Is it a cliché to talk about fraying? Maybe. But in the context of this track, it stops me. If you’re a thread, you can’t exactly "stand." A thread doesn't have a posture. It dangles. It waits for the tension to snap it.
That’s where the tension sits: the poem moves from the fragility of the fiber to the act of standing. How do you go from being an unravelling mess to being someone who stands on a promise? It implies that the standing isn't about her own structural integrity. It’s about being woven into something else.
It reminds me of the Apostle Paul’s thorn in the flesh—that moment where the strength isn't found in the person, but in the power made perfect through the weakness (2 Corinthians 12:9). When Nicole says "I stand, stand, stand," she isn't shouting from a position of victory; she’s repeating it like a mantra to keep from dissolving. It’s a rhythmic anchoring. It’s the act of deciding to be a thread that refuses to let go of the tapestry.
The "sinking sand" reference later in the song is an old hymn trope—Edward Mote’s "Solid Rock"—but it takes on a different life here. If I’m a thread, everything else is definitely sinking sand. There’s no weight to a thread. If I stand on anything other than that specific promise, I don't just sink; I’m swept away.

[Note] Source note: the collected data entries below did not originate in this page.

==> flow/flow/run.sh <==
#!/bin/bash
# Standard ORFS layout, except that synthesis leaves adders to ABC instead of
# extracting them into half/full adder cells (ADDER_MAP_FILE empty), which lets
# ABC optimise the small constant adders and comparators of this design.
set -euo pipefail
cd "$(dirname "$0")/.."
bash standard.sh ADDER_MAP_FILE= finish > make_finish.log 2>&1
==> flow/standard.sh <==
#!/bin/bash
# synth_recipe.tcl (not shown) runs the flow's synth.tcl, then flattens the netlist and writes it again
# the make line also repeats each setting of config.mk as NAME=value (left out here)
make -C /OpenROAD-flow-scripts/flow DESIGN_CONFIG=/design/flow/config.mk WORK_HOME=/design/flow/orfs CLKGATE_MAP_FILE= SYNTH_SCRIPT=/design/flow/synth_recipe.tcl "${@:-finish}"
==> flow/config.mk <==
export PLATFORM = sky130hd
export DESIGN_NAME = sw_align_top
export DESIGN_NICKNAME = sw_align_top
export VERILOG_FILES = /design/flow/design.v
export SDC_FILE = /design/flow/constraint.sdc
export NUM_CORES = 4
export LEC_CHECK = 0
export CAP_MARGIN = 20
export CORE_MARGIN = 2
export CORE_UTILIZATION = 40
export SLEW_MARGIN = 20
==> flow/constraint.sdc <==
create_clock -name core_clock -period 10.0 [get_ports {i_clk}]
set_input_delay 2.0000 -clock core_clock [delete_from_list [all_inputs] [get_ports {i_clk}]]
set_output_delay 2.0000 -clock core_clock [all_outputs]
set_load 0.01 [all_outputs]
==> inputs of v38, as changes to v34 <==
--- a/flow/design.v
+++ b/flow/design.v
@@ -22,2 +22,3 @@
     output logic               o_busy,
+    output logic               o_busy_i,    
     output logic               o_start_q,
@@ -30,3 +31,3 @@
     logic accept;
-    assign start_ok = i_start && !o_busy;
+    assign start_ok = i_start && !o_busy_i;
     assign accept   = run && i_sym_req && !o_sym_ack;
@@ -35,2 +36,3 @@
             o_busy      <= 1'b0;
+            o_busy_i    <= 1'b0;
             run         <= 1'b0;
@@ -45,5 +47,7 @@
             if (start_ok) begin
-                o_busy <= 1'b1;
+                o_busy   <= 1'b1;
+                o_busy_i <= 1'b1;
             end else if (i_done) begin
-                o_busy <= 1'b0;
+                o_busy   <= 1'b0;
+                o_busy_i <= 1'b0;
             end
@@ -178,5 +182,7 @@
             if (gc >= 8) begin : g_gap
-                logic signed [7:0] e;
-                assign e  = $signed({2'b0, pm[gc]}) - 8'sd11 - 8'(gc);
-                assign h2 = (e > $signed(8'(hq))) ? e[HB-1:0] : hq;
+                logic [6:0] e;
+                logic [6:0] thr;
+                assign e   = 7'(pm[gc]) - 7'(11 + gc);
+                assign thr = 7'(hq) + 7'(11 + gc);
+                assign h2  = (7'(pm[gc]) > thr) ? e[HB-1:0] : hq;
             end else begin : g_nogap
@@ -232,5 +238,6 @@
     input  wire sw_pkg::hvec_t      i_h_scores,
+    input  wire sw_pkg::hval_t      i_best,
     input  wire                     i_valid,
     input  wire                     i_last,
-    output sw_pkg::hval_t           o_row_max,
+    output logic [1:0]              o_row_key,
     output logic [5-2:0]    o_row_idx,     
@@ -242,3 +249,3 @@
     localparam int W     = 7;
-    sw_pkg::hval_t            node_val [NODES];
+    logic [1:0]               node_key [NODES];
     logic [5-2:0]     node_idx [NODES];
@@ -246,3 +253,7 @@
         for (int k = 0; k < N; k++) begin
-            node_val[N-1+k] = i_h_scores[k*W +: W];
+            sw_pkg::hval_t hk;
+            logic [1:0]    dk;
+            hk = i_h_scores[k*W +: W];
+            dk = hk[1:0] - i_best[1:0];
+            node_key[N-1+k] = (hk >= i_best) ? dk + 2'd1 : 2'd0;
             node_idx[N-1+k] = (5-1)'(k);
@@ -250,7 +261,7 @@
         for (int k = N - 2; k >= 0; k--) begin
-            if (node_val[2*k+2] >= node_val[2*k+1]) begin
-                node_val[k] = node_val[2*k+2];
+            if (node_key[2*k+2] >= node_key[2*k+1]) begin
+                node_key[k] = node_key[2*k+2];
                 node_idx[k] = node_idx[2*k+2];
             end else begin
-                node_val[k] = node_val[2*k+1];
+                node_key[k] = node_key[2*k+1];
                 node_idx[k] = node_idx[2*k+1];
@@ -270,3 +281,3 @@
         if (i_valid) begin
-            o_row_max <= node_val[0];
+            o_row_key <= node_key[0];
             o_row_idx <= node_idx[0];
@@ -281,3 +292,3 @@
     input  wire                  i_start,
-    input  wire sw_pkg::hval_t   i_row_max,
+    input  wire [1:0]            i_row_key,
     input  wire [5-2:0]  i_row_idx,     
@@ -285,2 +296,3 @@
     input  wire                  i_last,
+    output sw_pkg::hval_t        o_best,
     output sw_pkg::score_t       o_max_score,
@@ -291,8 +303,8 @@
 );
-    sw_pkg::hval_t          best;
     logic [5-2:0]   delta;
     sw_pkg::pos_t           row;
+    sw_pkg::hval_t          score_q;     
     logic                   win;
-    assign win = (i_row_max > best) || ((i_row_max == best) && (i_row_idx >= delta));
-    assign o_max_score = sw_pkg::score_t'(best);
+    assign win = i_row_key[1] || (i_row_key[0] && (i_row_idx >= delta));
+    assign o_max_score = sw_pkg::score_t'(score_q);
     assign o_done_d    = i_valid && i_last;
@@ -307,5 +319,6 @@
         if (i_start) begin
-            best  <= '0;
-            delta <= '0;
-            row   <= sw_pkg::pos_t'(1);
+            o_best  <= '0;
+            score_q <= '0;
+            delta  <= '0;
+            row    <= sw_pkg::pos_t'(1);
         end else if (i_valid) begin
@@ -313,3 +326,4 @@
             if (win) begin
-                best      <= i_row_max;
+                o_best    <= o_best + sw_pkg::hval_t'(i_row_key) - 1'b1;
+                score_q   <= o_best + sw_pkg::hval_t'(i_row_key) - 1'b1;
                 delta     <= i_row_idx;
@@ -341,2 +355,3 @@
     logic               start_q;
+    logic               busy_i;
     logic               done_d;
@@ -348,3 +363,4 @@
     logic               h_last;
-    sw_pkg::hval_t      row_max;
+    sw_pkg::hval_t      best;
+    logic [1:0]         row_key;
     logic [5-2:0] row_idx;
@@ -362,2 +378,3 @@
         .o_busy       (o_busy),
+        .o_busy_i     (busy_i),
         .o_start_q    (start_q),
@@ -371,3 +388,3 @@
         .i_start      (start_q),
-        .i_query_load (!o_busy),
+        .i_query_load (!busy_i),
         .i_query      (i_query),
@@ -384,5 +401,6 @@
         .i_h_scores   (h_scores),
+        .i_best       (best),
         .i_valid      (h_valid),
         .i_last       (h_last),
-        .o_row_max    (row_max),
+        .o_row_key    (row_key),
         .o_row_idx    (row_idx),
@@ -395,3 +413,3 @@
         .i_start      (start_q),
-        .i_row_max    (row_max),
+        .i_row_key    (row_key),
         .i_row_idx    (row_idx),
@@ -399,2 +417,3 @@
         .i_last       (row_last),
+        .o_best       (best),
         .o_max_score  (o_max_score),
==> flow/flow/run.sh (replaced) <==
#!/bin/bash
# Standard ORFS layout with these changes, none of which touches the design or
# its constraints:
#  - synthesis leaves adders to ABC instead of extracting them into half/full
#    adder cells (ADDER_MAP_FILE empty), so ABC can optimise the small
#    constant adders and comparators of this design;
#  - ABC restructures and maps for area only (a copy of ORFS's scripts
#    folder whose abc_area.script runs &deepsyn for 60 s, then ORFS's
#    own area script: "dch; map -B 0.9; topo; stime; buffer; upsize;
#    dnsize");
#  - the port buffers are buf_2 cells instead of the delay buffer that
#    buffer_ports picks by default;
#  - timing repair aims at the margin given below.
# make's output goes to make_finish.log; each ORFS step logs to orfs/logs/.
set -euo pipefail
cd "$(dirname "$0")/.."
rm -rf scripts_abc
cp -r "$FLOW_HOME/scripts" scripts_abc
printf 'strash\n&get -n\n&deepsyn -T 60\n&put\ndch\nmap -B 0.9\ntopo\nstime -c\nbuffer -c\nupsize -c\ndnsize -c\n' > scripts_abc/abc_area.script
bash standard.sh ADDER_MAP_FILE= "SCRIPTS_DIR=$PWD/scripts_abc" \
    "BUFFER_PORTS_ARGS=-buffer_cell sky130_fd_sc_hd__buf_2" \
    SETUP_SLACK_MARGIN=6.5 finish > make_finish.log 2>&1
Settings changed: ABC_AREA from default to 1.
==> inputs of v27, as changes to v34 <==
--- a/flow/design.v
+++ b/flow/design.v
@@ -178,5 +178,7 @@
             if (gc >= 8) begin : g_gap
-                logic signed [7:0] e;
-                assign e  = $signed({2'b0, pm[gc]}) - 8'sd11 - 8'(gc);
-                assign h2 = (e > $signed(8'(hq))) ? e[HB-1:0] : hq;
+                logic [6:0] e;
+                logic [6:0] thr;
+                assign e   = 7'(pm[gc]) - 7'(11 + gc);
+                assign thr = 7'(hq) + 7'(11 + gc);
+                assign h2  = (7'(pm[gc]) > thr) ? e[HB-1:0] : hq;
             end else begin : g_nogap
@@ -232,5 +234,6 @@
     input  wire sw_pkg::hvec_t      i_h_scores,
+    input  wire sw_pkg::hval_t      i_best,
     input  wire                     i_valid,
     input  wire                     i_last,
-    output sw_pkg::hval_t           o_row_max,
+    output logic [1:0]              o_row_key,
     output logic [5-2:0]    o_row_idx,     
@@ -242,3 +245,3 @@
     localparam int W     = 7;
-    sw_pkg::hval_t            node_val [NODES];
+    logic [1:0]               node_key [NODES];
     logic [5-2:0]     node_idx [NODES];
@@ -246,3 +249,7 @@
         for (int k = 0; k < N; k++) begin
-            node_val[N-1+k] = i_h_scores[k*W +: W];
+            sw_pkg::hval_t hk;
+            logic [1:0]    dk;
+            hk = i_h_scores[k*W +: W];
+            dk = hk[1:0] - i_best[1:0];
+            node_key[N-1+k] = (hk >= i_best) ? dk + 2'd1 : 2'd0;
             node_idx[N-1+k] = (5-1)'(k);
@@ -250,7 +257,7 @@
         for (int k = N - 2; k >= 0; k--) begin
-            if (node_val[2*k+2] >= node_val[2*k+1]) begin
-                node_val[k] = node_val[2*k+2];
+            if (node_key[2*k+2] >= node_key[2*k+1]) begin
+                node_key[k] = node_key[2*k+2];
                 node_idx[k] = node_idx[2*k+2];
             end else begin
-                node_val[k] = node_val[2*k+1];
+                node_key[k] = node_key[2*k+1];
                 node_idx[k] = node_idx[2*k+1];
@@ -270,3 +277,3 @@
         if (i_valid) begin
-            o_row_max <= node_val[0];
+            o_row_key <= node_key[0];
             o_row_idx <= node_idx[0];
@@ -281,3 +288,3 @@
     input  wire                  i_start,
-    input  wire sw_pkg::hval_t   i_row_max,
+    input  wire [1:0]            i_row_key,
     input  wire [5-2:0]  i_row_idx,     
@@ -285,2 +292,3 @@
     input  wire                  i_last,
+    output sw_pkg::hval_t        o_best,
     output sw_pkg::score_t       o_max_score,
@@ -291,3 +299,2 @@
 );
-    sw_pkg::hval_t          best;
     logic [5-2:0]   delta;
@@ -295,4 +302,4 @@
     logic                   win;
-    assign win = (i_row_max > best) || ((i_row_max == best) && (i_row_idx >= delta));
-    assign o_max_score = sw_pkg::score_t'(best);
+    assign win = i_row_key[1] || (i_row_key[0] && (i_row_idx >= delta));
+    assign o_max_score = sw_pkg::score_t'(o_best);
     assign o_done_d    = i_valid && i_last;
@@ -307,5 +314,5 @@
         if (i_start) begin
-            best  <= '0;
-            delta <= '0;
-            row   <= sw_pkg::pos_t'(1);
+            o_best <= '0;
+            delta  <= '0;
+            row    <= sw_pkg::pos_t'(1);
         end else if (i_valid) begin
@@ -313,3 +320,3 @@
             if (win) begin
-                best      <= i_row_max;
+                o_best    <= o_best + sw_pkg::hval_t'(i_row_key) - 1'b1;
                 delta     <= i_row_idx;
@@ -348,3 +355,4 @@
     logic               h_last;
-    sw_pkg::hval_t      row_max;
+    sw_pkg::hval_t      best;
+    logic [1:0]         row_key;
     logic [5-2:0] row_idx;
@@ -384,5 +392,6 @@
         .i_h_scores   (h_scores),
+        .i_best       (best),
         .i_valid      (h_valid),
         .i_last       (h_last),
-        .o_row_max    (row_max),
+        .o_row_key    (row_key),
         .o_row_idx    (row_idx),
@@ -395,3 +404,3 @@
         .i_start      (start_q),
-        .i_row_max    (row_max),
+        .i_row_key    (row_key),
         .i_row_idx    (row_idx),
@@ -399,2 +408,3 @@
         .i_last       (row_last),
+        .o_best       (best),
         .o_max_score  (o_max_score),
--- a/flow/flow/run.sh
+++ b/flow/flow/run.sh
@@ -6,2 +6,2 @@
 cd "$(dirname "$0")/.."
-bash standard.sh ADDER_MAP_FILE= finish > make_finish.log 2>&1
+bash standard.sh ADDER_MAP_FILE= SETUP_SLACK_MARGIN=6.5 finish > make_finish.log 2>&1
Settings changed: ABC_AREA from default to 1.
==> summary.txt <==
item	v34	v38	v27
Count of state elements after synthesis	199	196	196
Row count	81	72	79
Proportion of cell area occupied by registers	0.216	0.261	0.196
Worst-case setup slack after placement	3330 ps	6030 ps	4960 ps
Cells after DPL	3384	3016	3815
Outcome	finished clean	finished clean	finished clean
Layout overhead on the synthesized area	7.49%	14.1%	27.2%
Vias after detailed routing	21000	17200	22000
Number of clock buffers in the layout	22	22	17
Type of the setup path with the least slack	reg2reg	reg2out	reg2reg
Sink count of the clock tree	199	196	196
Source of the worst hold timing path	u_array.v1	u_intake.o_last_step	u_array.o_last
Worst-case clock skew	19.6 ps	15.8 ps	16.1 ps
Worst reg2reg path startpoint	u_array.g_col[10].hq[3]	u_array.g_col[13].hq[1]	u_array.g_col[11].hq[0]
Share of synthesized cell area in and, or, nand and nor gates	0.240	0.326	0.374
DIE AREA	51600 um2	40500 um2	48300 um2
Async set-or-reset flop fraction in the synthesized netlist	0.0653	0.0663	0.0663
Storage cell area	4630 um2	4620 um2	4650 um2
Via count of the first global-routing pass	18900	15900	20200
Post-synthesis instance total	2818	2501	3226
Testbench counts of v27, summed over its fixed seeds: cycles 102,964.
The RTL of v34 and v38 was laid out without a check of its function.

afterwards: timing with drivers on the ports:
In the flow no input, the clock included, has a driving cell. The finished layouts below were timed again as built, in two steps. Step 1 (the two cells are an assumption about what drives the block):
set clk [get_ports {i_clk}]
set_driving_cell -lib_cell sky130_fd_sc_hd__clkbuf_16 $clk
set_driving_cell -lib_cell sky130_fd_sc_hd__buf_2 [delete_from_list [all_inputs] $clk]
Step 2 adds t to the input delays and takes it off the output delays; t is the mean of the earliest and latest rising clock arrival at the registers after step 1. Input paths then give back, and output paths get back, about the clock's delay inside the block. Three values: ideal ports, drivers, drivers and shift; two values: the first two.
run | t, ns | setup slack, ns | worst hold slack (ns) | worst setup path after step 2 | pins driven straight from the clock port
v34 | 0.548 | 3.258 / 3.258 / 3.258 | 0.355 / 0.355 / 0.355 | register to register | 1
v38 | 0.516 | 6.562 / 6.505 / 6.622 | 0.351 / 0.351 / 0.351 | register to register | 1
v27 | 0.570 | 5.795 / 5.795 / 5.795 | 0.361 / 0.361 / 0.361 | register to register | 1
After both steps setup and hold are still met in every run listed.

I find myself wondering if "standing" is even the right verb for a fraying thing. Maybe it’s just staying put. Maybe it’s just refusing to move when the ocean waves hit. Nicole doesn't offer a clean resolution where the fears disappear. She just offers the repetition. It’s a jagged, human admission: I am falling apart, but I am doing so while staying exactly where I’ve been told to be. It’s not a posture of strength; it’s a posture of stubbornness. And sometimes, that’s all that's left.